This executive change arrives at a critical juncture for Eli Lilly, as the company invests billions to expand manufacturing capacity and meet soaring demand for its diabetes and weight loss drugs, Mounjaro and Zepbound.

Lilly and Danish rival Novo Nordisk are leaders in the burgeoning market for new weight loss drugs, which some analysts project could exceed $150 billion by the early 2030s.

Shares of the company were flat in afternoon trading. The Indianapolis-based drugmaker is already the world’s most valuable healthcare company, primarily due to the high demand for its weight-loss treatments.

Under Ashkenazi’s leadership, Lilly’s stock grew nearly four-fold. “I do think that a lot of people were pretty surprised by the departure of the previous CFO,” said Dave Wagner, Portfolio Manager at Aptus Capital Advisors, which holds about 30,000 shares of Lilly, according to a regulatory filing.

Montarce, at Lilly since 2001, has held finance leadership roles, including for Research Laboratories and International divisions.

“Lucas was very much groomed probably to be the next CFO,” Wagner said, pointing to Montarce’s experience being similar to Ashkenazi’s within the company.

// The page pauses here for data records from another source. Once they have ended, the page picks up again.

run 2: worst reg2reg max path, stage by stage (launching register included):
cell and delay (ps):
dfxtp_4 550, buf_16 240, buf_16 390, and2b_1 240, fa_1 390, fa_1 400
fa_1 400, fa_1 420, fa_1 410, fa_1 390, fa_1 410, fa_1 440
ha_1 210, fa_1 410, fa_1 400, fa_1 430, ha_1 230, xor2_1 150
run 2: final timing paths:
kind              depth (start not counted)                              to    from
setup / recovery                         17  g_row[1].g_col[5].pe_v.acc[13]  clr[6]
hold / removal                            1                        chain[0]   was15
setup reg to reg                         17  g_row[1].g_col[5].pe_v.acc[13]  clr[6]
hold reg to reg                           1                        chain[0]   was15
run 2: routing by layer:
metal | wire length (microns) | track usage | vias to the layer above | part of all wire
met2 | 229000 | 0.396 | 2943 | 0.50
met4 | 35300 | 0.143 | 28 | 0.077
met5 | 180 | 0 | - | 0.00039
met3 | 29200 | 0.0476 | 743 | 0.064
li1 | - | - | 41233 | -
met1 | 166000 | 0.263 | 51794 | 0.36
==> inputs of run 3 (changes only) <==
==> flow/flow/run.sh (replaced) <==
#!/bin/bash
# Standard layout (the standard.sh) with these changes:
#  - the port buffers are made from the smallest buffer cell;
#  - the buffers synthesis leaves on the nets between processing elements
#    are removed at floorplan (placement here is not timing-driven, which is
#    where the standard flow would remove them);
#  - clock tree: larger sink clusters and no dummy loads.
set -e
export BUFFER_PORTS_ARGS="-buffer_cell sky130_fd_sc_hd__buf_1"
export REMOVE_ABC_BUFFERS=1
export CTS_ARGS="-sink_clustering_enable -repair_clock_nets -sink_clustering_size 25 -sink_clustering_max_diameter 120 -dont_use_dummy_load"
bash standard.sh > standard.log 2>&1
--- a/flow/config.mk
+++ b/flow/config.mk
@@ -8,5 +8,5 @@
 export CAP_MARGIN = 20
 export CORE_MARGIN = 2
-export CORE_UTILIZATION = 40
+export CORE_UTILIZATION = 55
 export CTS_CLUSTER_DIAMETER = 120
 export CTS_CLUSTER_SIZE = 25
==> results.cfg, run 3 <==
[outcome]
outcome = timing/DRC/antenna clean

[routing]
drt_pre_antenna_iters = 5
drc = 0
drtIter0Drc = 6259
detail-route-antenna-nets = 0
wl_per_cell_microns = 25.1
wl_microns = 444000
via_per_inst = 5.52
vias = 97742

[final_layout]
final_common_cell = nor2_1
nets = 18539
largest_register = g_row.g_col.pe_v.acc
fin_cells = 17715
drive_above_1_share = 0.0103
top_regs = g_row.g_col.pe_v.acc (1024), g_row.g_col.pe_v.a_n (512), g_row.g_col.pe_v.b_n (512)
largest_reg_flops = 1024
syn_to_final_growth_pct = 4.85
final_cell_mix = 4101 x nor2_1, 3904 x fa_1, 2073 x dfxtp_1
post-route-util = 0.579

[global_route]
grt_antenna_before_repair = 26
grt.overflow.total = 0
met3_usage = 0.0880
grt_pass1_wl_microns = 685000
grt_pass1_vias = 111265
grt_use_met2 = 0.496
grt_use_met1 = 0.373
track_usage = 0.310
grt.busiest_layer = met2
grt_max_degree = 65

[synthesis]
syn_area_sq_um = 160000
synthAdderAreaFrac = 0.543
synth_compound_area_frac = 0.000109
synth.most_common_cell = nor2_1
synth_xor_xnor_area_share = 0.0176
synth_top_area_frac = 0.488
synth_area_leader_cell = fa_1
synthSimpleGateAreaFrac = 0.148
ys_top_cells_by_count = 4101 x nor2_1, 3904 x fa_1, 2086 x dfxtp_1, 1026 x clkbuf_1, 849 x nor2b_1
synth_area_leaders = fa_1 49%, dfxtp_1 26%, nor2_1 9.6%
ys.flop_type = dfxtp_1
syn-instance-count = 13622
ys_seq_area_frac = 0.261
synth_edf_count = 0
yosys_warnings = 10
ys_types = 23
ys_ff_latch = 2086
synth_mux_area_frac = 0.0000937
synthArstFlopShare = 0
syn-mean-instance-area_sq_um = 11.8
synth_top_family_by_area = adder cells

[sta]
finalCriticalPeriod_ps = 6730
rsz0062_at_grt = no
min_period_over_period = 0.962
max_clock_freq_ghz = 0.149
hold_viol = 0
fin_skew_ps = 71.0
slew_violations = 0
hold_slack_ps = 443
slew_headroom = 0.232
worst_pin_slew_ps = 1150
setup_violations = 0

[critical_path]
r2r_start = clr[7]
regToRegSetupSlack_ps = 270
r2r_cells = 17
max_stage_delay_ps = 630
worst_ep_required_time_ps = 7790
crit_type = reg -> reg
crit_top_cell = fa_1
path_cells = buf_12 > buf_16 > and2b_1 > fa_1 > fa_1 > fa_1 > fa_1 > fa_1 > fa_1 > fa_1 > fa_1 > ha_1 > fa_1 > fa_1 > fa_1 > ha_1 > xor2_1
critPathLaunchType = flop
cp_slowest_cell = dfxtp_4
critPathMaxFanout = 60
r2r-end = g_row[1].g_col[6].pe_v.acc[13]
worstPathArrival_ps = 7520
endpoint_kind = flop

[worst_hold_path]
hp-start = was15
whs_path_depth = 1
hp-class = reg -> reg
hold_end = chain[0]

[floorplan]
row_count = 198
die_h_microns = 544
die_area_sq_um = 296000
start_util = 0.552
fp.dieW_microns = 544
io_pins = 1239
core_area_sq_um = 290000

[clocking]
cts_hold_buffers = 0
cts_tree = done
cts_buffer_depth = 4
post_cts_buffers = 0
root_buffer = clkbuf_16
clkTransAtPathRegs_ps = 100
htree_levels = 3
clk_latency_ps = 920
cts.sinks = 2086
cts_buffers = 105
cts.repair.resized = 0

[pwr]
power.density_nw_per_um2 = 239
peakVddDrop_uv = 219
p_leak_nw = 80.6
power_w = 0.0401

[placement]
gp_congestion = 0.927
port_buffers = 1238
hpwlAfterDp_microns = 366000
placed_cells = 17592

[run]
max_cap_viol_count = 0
This is an optimization exercise on Yosys and OpenROAD, whose aim is small area, a short achievable clock period and few clock cycles, not a production implementation.
In this exercise RTL edits were held to simulation tests only and were not proved equivalent to the original.
No activity file was given, so power comes from the tool's default toggle rates.

## the previous run
==> flow/design.v (excerpt) <==
module ARS_des(clk,reset,key,din,flag,dout,ready);
input [64:1] din;
input [64:1] key;
input clk,reset;
input flag;
output [64:1] dout;
output ready;
function [64:1]	IP;
input	[64:1]	IPin;
begin
IP=	 {IPin[58],IPin[50],IPin[42],IPin[34],IPin[26],IPin[18],IPin[10],IPin[2],
      IPin[60],IPin[52],IPin[44],IPin[36],IPin[28],IPin[20],IPin[12],IPin[4],
      IPin[62],IPin[54],IPin[46],IPin[38],IPin[30],IPin[22],IPin[14],IPin[6],
      IPin[64],IPin[56],IPin[48],IPin[40],IPin[32],IPin[24],IPin[16],IPin[8],
      IPin[57],IPin[49],IPin[41],IPin[33],IPin[25],IPin[17],IPin[9],IPin[1],
      IPin[59],IPin[51],IPin[43],IPin[35],IPin[27],IPin[19],IPin[11],IPin[3],
      IPin[61],IPin[53],IPin[45],IPin[37],IPin[29],IPin[21],IPin[13],IPin[5],
      IPin[63],IPin[55],IPin[47],IPin[39],IPin[31],IPin[23],IPin[15],IPin[7]};
end
endfunction
function [64:1] IVIP;
input    [64:1]  IP_1in;
begin
IVIP = {IP_1in[40],IP_1in[8],IP_1in[48],IP_1in[16],IP_1in[56],IP_1in[24],IP_1in[64],IP_1in[32],
        IP_1in[39],IP_1in[7],IP_1in[47],IP_1in[15],IP_1in[55],IP_1in[23],IP_1in[63],IP_1in[31],
        IP_1in[38],IP_1in[6],IP_1in[46],IP_1in[14],IP_1in[54],IP_1in[22],IP_1in[62],IP_1in[30],
        IP_1in[37],IP_1in[5],IP_1in[45],IP_1in[13],IP_1in[53],IP_1in[21],IP_1in[61],IP_1in[29],
        IP_1in[36],IP_1in[4],IP_1in[44],IP_1in[12],IP_1in[52],IP_1in[20],IP_1in[60],IP_1in[28],
        IP_1in[35],IP_1in[3],IP_1in[43],IP_1in[11],IP_1in[51],IP_1in[19],IP_1in[59],IP_1in[27],
        IP_1in[34],IP_1in[2],IP_1in[42],IP_1in[10],IP_1in[50],IP_1in[18],IP_1in[58],IP_1in[26],
        IP_1in[33],IP_1in[1],IP_1in[41],IP_1in[9],IP_1in[49],IP_1in[17],IP_1in[57],IP_1in[25]};
end
endfunction
reg [64:1] data;      
reg [1:56] cd;        
reg [3:0] cnt;        
reg mode;             
reg ready;
reg busy;             
reg sh1;              
wire [48:1] ksub = {cd[14], cd[17], cd[11], cd[24], cd[1], cd[5], cd[3], cd[28], cd[15], cd[6], cd[21], cd[10], cd[23], cd[19], cd[12], cd[4], cd[26], cd[8], cd[16], cd[7], cd[27], cd[20], cd[13], cd[2], cd[41], cd[52], cd[31], cd[37], cd[47], cd[55], cd[30], cd[40], cd[51], cd[45], cd[33], cd[48], cd[44], cd[49], cd[39], cd[56], cd[34], cd[53], cd[46], cd[42], cd[50], cd[36], cd[29], cd[32]};
wire [32:1] rl, rr;
  ...
Size in the first run: ~1500 cells after synthesis, about 130 flip-flops, ~200 I/O pins.
export LEC_CHECK = 0
export ABC_AREA = 1
export CAP_MARGIN = 20
export CORE_MARGIN = 2
export CORE_UTILIZATION = 40
export CTS_BUF_LIST = sky130_fd_sc_hd__clkbuf_4 sky130_fd_sc_hd__clkbuf_8
export SETUP_SLACK_MARGIN = 3.5
export SLEW_MARGIN = 20
create_clock -name core_clock -period 6.0 [get_ports {clk}]
standard.sh (not shown) runs the stock make flow with config.mk's settings and CLKGATE_MAP_FILE= SYNTH_SCRIPT=/design/flow/synth_recipe.tcl, a recipe that flattens the netlist after the stock synthesis.
==> flow/flow/run.sh <==
#!/bin/bash
# Own layout flow: the standard ORFS layout with these changes.
#  1. Synthesis keeps the key schedule's next-state logic (module ARS_keyNext) apart until after
#     technology mapping (SYNTH_KEEP_MODULES; the standard flow's synthesis script flattens it afterwards)
#     and maps it with ABC's &nf mapper (flow/abc_keynext.script); the rest of the design is
#     mapped with ORFS's own area script. It skips ORFS's full-adder extraction
#     (ADDER_MAP_FILE empty). Flip-flop mapping is unchanged, so the registers, their names and
#     cell types are those of the standard synthesis.
#  2. Ports are buffered with sky130_fd_sc_hd__buf_1 instead of the default buffer cell.
# Each make run's full output goes to its own log file in this folder.
set -euo pipefail
work=$(pwd)
rm -rf "$work/scripts_own"
cp -r "$FLOW_HOME/scripts" "$work/scripts_own"
cp "$work/flow/abc_keynext.script" "$work/scripts_own/abc_keynext.script"
python3 - "$work/scripts_own/synth.tcl" <<'PY'
import sys
p = sys.argv[1]
s = open(p).read()
old = "  log_cmd abc {*}$abc_args\n"
assert s.count(old) == 1
new = ("  log_cmd abc {*}$abc_args ARS_des\n"
       "  log_cmd abc {*}[lreplace $abc_args 1 1 $::env(SCRIPTS_DIR)/abc_keynext.script] ARS_keyNext\n")
open(p, 'w').write(s.replace(old, new))
PY
bash standard.sh synth SCRIPTS_DIR="$work/scripts_own" ADDER_MAP_FILE= SYNTH_KEEP_MODULES=ARS_keyNext > "$work/synth.log" 2>&1
bash standard.sh finish BUFFER_PORTS_ARGS="-buffer_cell sky130_fd_sc_hd__buf_1" > "$work/layout.log" 2>&1
test -f "$work/out/final.def"
==> flow/flow/abc_keynext.script <==
strash
&get -n
&dch
&nf -p
&put
topo
stime -c
buffer -c
upsize -c
dnsize -c
The previous run completed end to end with timing, DRC and antenna clean.
Testbench counts of the previous run, summed over its fixed seeds: cycles 13,056.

Ashkenazi had also served as the finance chief for Lilly Research Laboratories before being appointed as the drugmaker’s CFO in February 2021. Wagner said that while it was difficult to compare the two executives, Montarce has “big shoes” to fill.

In his new role, Montarce will serve as both CFO and executive vice president, with a base salary of $1 million and eligibility for an annual target bonus of $1 million.

(Reporting by Bhanvi Satija in Bengaluru; Editing by Tasim Zahid)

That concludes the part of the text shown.